Background: an optimization exercise with open tools, aiming at small area, a short achievable clock period and few clock cycles per item. Do not read the settings as production practice. Only simulation tests tie the RTL to the original design; equivalence was not proved. Power is estimated from default activity; no workload was simulated.

<file path="design/flow/design.v">
package csg_pkg;
    localparam int MAX_ITEMS_DEF = 16;
    localparam int MAX_PICKS_DEF = 8;
    localparam logic [1:0] MODE_WORDS = 2'd0;
    localparam logic [1:0] MODE_PERM  = 2'd1;
    localparam logic [1:0] MODE_COMB  = 2'd2;
    localparam logic [1:0] MODE_MULTI = 2'd3;
    localparam logic [1:0] REQ_ADVANCE = 2'd0;
    localparam logic [1:0] REQ_RESTART = 2'd1;
    localparam logic [1:0] REQ_WRITE   = 2'd2;
    localparam logic [1:0] REQ_NONE    = 2'd3;
    localparam logic [1:0] CFG_MODE  = 2'd0;
    localparam logic [1:0] CFG_ITEMS = 2'd1;
    localparam logic [1:0] CFG_PICKS = 2'd2;
    typedef struct packed {
        logic [3:0]  position_index;
        logic [31:0] item_value;
        logic        last;
        logic        wrapped;
        logic        error;
    } result_t;
endpackage
import csg_pkg::*;
module csg_engine
#(
    parameter int MAX_ITEMS = csg_pkg::MAX_ITEMS_DEF,
    parameter int MAX_PICKS = csg_pkg::MAX_PICKS_DEF
) (
    input  logic        aclk,
    input  logic        aresetn,
    input  logic        init,        
    input  logic        adv,         
    input  logic [1:0]  mode,
    input  logic [7:0]  kmask,       
    input  logic [3:0]  nm1,         
    output logic        wrap,        
    output logic        busy,        
    input  logic [2:0]  rd_sel,
    output logic [3:0]  rd_pos,
    input  logic        chk_en,      
    input  logic [3:0]  chk_idx,
    output logic        chk_hit      
);
    logic [3:0] pos [8];
    logic [7:0] dir;
    logic [7:0] mob;         
    logic       mob_none;
    logic [7:0] maxs;        
    logic [7:0] fp;          
    logic       srch1, srch2;
    logic       cpend;       
    logic       wrap_q;
    logic [7:0] cand;
    logic [7:0] lastk;       
    logic       k_lt2, k_eq2;
    logic       comblike, perm, words;
    assign lastk = kmask & ~{1'b0, kmask[7:1]};
    assign k_lt2 = !kmask[1];
    assign k_eq2 = kmask[1] && !kmask[2];
    assign comblike = mode == MODE_PERM || mode == MODE_COMB;
    assign perm     = mode == MODE_PERM;
    assign words    = mode == MODE_WORDS;
    assign rd_pos = pos[rd_sel];
    always_comb begin
        chk_hit = chk_en && cpend;
        for (int j = 0; j < 8; j++)
            if (chk_en && kmask[j] && 3'(j) >= rd_sel && (fp[j] || pos[j] == chk_idx))
                chk_hit = 1'b1;
    end
    logic [3:0] pinc [8];
    always_comb begin
        for (int i = 0; i < 8; i++) pinc[i] = pos[i] + 4'd1;
    end
    logic       pfin;
    logic       dm;
    logic [3:0] moved;
    logic [7:0] tgt;
    logic       atend;
    logic [3:0] ppos [8];
    logic [7:0] pdir;
    assign pfin = k_lt2 || mob_none;
    always_comb begin
        dm     = |(mob & dir);
        moved  = '0;
        for (int i = 0; i < 8; i++) moved = moved | (mob[i] ? pos[i] : 4'd0);
        tgt    = dm ? {mob[6:0], 1'b0} : {1'b0, mob[7:1]};
        atend  = dm ? |(tgt & lastk) : tgt[0];
        for (int i = 0; i < 8; i++) begin
            logic is_m, is_t;
            is_m = mob[i];
            is_t = tgt[i];
            if (is_m) begin
                ppos[i] = dm ? pos[(i + 1) % 8] : pos[(i + 7) % 8];
                pdir[i] = dm ? dir[(i + 1) % 8] : dir[(i + 7) % 8];
            end else if (is_t) begin
                ppos[i] = moved;
                pdir[i] = dm;
            end else begin
                ppos[i] = pos[i];
                pdir[i] = dir[i] ^ (pos[i] > moved);
            end
        end
    end
    logic [3:0] src [8];
    logic [3:0] sinc [8];
    logic [7:0] cmax, allhi, sel, ge;
    logic       wrapc;
    logic [3:0] npos [8];
    logic [7:0] nfp;
    always_comb begin
        for (int i = 0; i < 8; i++) begin
            src[i]  = pos[i];
            sinc[i] = pinc[i];
        end
        for (int i = 0; i < 8; i++) begin
            if (!kmask[i])
                cmax[i] = 1'b1;
            else if (comblike && !lastk[i])
                cmax[i] = src[(i + 1) % 8] == sinc[i];
            else
                cmax[i] = src[i] == nm1;
        end
        allhi[7] = 1'b1;
        for (int i = 6; i >= 0; i--) allhi[i] = allhi[i+1] & cmax[i+1];
        for (int i = 0; i < 8; i++) sel[i] = !cmax[i] && allhi[i];
        wrapc = cmax[0] && allhi[0];
        ge[0] = 1'b0;
        for (int i = 1; i < 8; i++) ge[i] = ge[i-1] | sel[i-1];
        for (int j = 0; j < 8; j++) begin
            if (wrapc)
                npos[j] = (comblike && kmask[j]) ? 4'(j) : 4'd0;
            else if (sel[j])
                npos[j] = sinc[j];
            else if (ge[j] && words)
                npos[j] = 4'd0;
            else
                npos[j] = src[j];
        end
        nfp = (wrapc || words) ? 8'd0 : (ge & kmask);
    end
    assign wrap = wrap_q;
    assign busy = cpend;
    logic [6:0] gtn;
    logic [7:0] mobile, c1a, c2a, c2b, c2c;
    always_comb begin
        for (int i = 0; i < 7; i++) gtn[i] = pos[i] > pos[i + 1];
        for (int i = 0; i < 8; i++) begin
            logic gtl, gtr;
            gtr = (i < 7) ? (kmask[(i + 1) % 8] && gtn[i % 7]) : 1'b0;
            gtl = (i > 0) ? !gtn[(i + 6) % 7] : 1'b0;
            mobile[i] = kmask[i] && (dir[i] ? gtr : gtl);
        end
        for (int i = 0; i < 8; i++) c1a[i] = mobile[i] && (pos[i][3] || !(|(mobile & {pos[7][3], pos[6][3], pos[5][3], pos[4][3], pos[3][3], pos[2][3], pos[1][3], pos[0][3]})));
        for (int i = 0; i < 8; i++) c2a[i] = cand[i] && (pos[i][2] || !(|(cand & {pos[7][2], pos[6][2], pos[5][2], pos[4][2], pos[3][2], pos[2][2], pos[1][2], pos[0][2]})));
        for (int i = 0; i < 8; i++) c2b[i] = c2a[i] && (pos[i][1] || !(|(c2a & {pos[7][1], pos[6][1], pos[5][1], pos[4][1], pos[3][1], pos[2][1], pos[1][1], pos[0][1]})));
        for (int i = 0; i < 8; i++) c2c[i] = c2b[i] && (pos[i][0] || !(|(c2b & {pos[7][0], pos[6][0], pos[5][0], pos[4][0], pos[3][0], pos[2][0], pos[1][0], pos[0][0]})));
    end
    always_ff @(posedge aclk) begin
        if (init) begin
            for (int i = 0; i < 8; i++) pos[i] <= (comblike && kmask[i]) ? 4'(i) : 4'd0;
            dir      <= '0;
            mob      <= lastk;
            mob_none <= 1'b0;
            maxs     <= lastk;
            fp       <= '0;
            srch1    <= 1'b0;
            srch2    <= 1'b0;
            cpend    <= 1'b0;
            wrap_q   <= 1'b0;
        end else if (adv && perm && !pfin) begin
            for (int i = 0; i < 8; i++) pos[i] <= ppos[i];
            dir    <= pdir;
            fp     <= '0;
            srch1  <= 1'b0;
            srch2  <= 1'b0;
            wrap_q <= 1'b0;
            if (|(mob & maxs)) begin
                maxs <= tgt;
                if (!atend) mob <= tgt;
                else if (k_eq2) mob_none <= 1'b1;
                else srch1 <= 1'b1;
            end else begin
                mob <= maxs;
            end
        end else if (adv && perm && !k_lt2) begin
            pos[0] <= pos[1];
            pos[1] <= pos[0];
            fp     <= '0;
            srch1  <= 1'b0;
            srch2  <= 1'b0;
            cpend  <= 1'b1;
        end else if (adv || cpend) begin
            for (int i = 0; i < 8; i++) pos[i] <= npos[i];
            fp       <= nfp;
            dir      <= '0;
            mob      <= lastk;
            mob_none <= 1'b0;
            maxs     <= lastk;
            srch1    <= 1'b0;
            srch2    <= 1'b0;
            cpend    <= 1'b0;
            wrap_q   <= wrapc;
        end else begin
            for (int j = 1; j < 8; j++)
                if (fp[j] && !fp[j-1]) pos[j] <= comblike ? pinc[j-1] : pos[j-1];
            for (int j = 1; j < 8; j++) fp[j] <= fp[j] && fp[j-1];
            fp[0] <= 1'b0;
            srch1 <= 1'b0;
            srch2 <= srch1;
            if (srch1) cand <= c1a;
            if (srch2) begin
                mob      <= c2c;
                mob_none <= ~|cand;
            end
        end
    end
endmodule
import csg_pkg::*;
module combinatorial_sequence_generator
#(
    parameter int MAX_ITEMS = csg_pkg::MAX_ITEMS_DEF,
    parameter int MAX_PICKS = csg_pkg::MAX_PICKS_DEF
) (
    input  logic        aclk,
    input  logic        aresetn,
    input  logic        cfg_we,
    input  logic [1:0]  cfg_index,
    input  logic [4:0]  cfg_data,
    input  logic        s_tvalid,
    output logic        s_tready,
    input  logic [39:0] s_tdata,    
    output logic        m_tvalid,
    input  logic        m_tready,
    output logic [39:0] m_tdata,    
    output logic        m_tlast,
    output logic [1:0]  m_tuser     
);
    logic [1:0]  mode_reg;
    logic [4:0]  items_reg;
    logic [3:0]  picks_reg;
    logic        cfg_dirty;     
    logic        cfg_ok;        
    logic [3:0]  nm1_reg;       
    logic [2:0]  km1;
    logic [7:0]  kmask_reg;     
    assign km1 = 3'(picks_reg - 4'd1);
    always_ff @(posedge aclk) begin
        if (!aresetn) begin
            mode_reg  <= MODE_WORDS;
            items_reg <= 5'd2;
            picks_reg <= 4'd1;
            cfg_dirty <= 1'b1;     
            cfg_ok    <= 1'b1;
            nm1_reg   <= 4'd1;
            kmask_reg <= 8'd1;
        end else begin
            if (cfg_we) begin
                unique case (cfg_index)
                    CFG_MODE:  mode_reg  <= cfg_data[1:0];
                    CFG_ITEMS: items_reg <= cfg_data;
                    CFG_PICKS: begin
                        picks_reg <= cfg_data[3:0];
                        for (int i = 0; i < 8; i++) kmask_reg[i] <= 4'(i) < cfg_data[3:0];
                    end
                    default: ;
                endcase
            end
            cfg_dirty <= cfg_we && cfg_index != 2'd3;
            if (cfg_dirty) begin
                cfg_ok <= items_reg != 0 && picks_reg != 0 &&
                          int'(items_reg) <= MAX_ITEMS && int'(picks_reg) <= MAX_PICKS &&
                          !((mode_reg == MODE_PERM || mode_reg == MODE_COMB) &&
                            5'(picks_reg) > items_reg);
                nm1_reg <= 4'(items_reg - 5'd1);
            end
        end
    end
    logic        rdy_q;         
    logic        in_v;          
    logic [1:0]  in_type;
    logic [3:0]  in_idx;
    logic        q2_v;          
    logic [1:0]  q2_type;
    logic [3:0]  q2_idx;
    logic [31:0] in_data;       
    logic        wr_ok;         
    logic        emitting;      
    logic        err_pend;      
    logic [2:0]  cnt;
    logic        pav, pbv;      
    logic [3:0]  paidx, pbidx;
    logic        palast, pblast, pawrap, pbwrap, paerr, pberr;
    logic        prp, pwp;      
    logic [3:0]  res_pos;
    logic [31:0] res_val;
    logic        res_last, res_wrap, res_err;
    logic [31:0] vtab [MAX_ITEMS];
    assign s_tready = rdy_q;
    logic       eng_wrap, eng_busy, chk_hit;
    logic [3:0] rd_pos;
    logic go, pop, push, src_free, is_wr, is_rst, wr_conf, idle;
    logic fire, step_fire, err_fire, wr_fire, take;
    logic nonempty, full;
    logic [3:0] h_idx;
    logic h_last, h_wrap, h_err;
    logic emitting_n, err_pend_n, pav_n, pbv_n, in_v_n, in_wr_n, q2_v_n, q2_wr_n, t_v, t_wr;
    logic n_idx_last, n_err;
    logic [3:0] n_idx;
    always_comb begin
        go        = !m_tvalid || m_tready;
        nonempty  = pav || pbv;
        full      = pav && pbv;
        h_idx     = prp ? pbidx : paidx;
        h_last    = prp ? pblast : palast;
        h_wrap    = prp ? pbwrap : pawrap;
        h_err     = prp ? pberr : paerr;
        pop       = go && nonempty;
        push      = (err_pend || (emitting && !eng_busy)) && !full;
        src_free  = !(emitting || err_pend) || (push && (err_pend || cnt == km1));
        is_wr     = in_type == REQ_WRITE;
        is_rst    = in_type == REQ_RESTART;
        idle      = !(emitting || err_pend || nonempty);
        wr_conf   = chk_hit || (pav && paidx == in_idx) || (pbv && pbidx == in_idx);
        step_fire = in_v && !is_wr && cfg_ok && src_free;
        err_fire  = in_v && !is_wr && !cfg_ok && src_free;
        wr_fire   = in_v && is_wr && (idle || wr_ok);
        fire      = step_fire || err_fire || wr_fire;
        take      = s_tvalid && rdy_q;
        n_idx      = err_pend ? 4'd0 : rd_pos;
        n_idx_last = err_pend || cnt == km1;
        n_err      = err_pend;
        emitting_n = emitting;
        err_pend_n = err_pend;
        if (push) begin
            if (err_pend) err_pend_n = 1'b0;
            else if (cnt == km1) emitting_n = 1'b0;
        end
        if (step_fire) emitting_n = 1'b1;
        if (err_fire) err_pend_n = 1'b1;
        pav_n = (pav && !(pop && !prp)) || (push && !pwp);
        pbv_n = (pbv && !(pop && prp)) || (push && pwp);
        t_v  = take && s_tdata[1:0] != REQ_NONE;
        t_wr = s_tdata[1:0] == REQ_WRITE;
        if (in_v && !fire) begin
            in_v_n  = 1'b1;
            in_wr_n = is_wr;
            q2_v_n  = q2_v || t_v;
            q2_wr_n = q2_v ? q2_type == REQ_WRITE : t_wr;
        end else if (q2_v) begin
            in_v_n  = 1'b1;
            in_wr_n = q2_type == REQ_WRITE;
            q2_v_n  = t_v;
            q2_wr_n = t_wr;
        end else begin
            in_v_n  = t_v;
            in_wr_n = t_wr;
            q2_v_n  = 1'b0;
            q2_wr_n = t_wr;
        end
    end
    csg_engine #(.MAX_ITEMS(MAX_ITEMS), .MAX_PICKS(MAX_PICKS)) u_engine (
        .aclk(aclk), .aresetn(aresetn),
        .init(cfg_dirty || (step_fire && is_rst)),
        .adv(step_fire && !is_rst),
        .mode(mode_reg), .kmask(kmask_reg), .nm1(nm1_reg),
        .wrap(eng_wrap), .busy(eng_busy),
        .rd_sel(cnt), .rd_pos(rd_pos),
        .chk_en(emitting), .chk_idx(in_idx), .chk_hit(chk_hit)
    );
    always_ff @(posedge aclk) begin
        if (rdy_q) in_data <= s_tdata[37:6];
        if (!aresetn) begin
            if (!(in_v && is_wr && !wr_fire)) begin
                in_type <= q2_type;
                in_idx  <= q2_idx;
            end
        end else if (in_v && !fire) begin
            if (!q2_v) begin
                q2_type <= s_tdata[1:0];
                q2_idx  <= s_tdata[5:2];
            end
        end else if (q2_v) begin
            in_type <= q2_type;
            in_idx  <= q2_idx;
            q2_type <= s_tdata[1:0];
            q2_idx  <= s_tdata[5:2];
        end else begin
            in_type <= s_tdata[1:0];
            in_idx  <= s_tdata[5:2];
        end
    end
    always_ff @(posedge aclk) begin
        if (wr_fire) vtab[in_idx] <= in_data;
    end
    always_ff @(posedge aclk) begin
        if (pop) begin
            res_pos  <= h_idx;
            res_val  <= h_err ? 32'd0 : vtab[h_idx];
            res_last <= h_last;
            res_wrap <= h_wrap;
            res_err  <= h_err;
        end
        if (push && !pwp) begin
            paidx  <= n_idx;
            palast <= n_idx_last;
            pawrap <= eng_wrap;
            paerr  <= n_err;
        end
        if (push && pwp) begin
            pbidx  <= n_idx;
            pblast <= n_idx_last;
            pbwrap <= eng_wrap;
            pberr  <= n_err;
        end
    end
    always_ff @(posedge aclk) begin
        if (!aresetn) begin
            rdy_q    <= 1'b0;
            in_v     <= (in_v && is_wr && !wr_fire) || (q2_v && q2_type == REQ_WRITE);
            q2_v     <= 1'b0;
            wr_ok    <= 1'b0;
            m_tvalid <= 1'b0;
            emitting <= 1'b0;
            err_pend <= 1'b0;
            pav      <= 1'b0;
            pbv      <= 1'b0;
            prp      <= 1'b0;
            pwp      <= 1'b0;
            cnt      <= '0;
        end else begin
            in_v     <= in_v_n;
            q2_v     <= q2_v_n;
            rdy_q    <= !in_v_n || (!q2_v_n && !in_wr_n) ||
                        (!q2_v_n && !emitting_n && !err_pend_n && !pav_n && !pbv_n);
            wr_ok    <= in_v && is_wr && !wr_fire && !wr_conf;
            emitting <= emitting_n;
            err_pend <= err_pend_n;
            pav      <= pav_n;
            pbv      <= pbv_n;
            if (pop) prp <= !prp;
            if (push) pwp <= !pwp;
            if (go) m_tvalid <= nonempty;
            if (push && !err_pend) cnt <= cnt + 3'd1;
            if (step_fire) cnt <= '0;
        end
    end
    assign m_tdata = {4'd0, res_val, res_pos};
    assign m_tlast = res_last;
    assign m_tuser = {res_err, res_wrap};
endmodule
</file>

----------------------------------------

◆ **WHAT IS NEEDED**:
Give back exactly the lines of the listing above that run from the line with "output logic [39:0]" to the line with "cfg_dirty <= cfg_we", inclusive.

◆ **TASK ANSWER**:
    output logic [39:0] m_tdata,    
    output logic        m_tlast,
    output logic [1:0]  m_tuser     
);
    logic [1:0]  mode_reg;
    logic [4:0]  items_reg;
    logic [3:0]  picks_reg;
    logic        cfg_dirty;     
    logic        cfg_ok;        
    logic [3:0]  nm1_reg;       
    logic [2:0]  km1;
    logic [7:0]  kmask_reg;     
    assign km1 = 3'(picks_reg - 4'd1);
    always_ff @(posedge aclk) begin
        if (!aresetn) begin
            mode_reg  <= MODE_WORDS;
            items_reg <= 5'd2;
            picks_reg <= 4'd1;
            cfg_dirty <= 1'b1;     
            cfg_ok    <= 1'b1;
            nm1_reg   <= 4'd1;
            kmask_reg <= 8'd1;
        end else begin
            if (cfg_we) begin
                unique case (cfg_index)
                    CFG_MODE:  mode_reg  <= cfg_data[1:0];
                    CFG_ITEMS: items_reg <= cfg_data;
                    CFG_PICKS: begin
                        picks_reg <= cfg_data[3:0];
                        for (int i = 0; i < 8; i++) kmask_reg[i] <= 4'(i) < cfg_data[3:0];
                    end
                    default: ;
                endcase
            end
            cfg_dirty <= cfg_we && cfg_index != 2'd3;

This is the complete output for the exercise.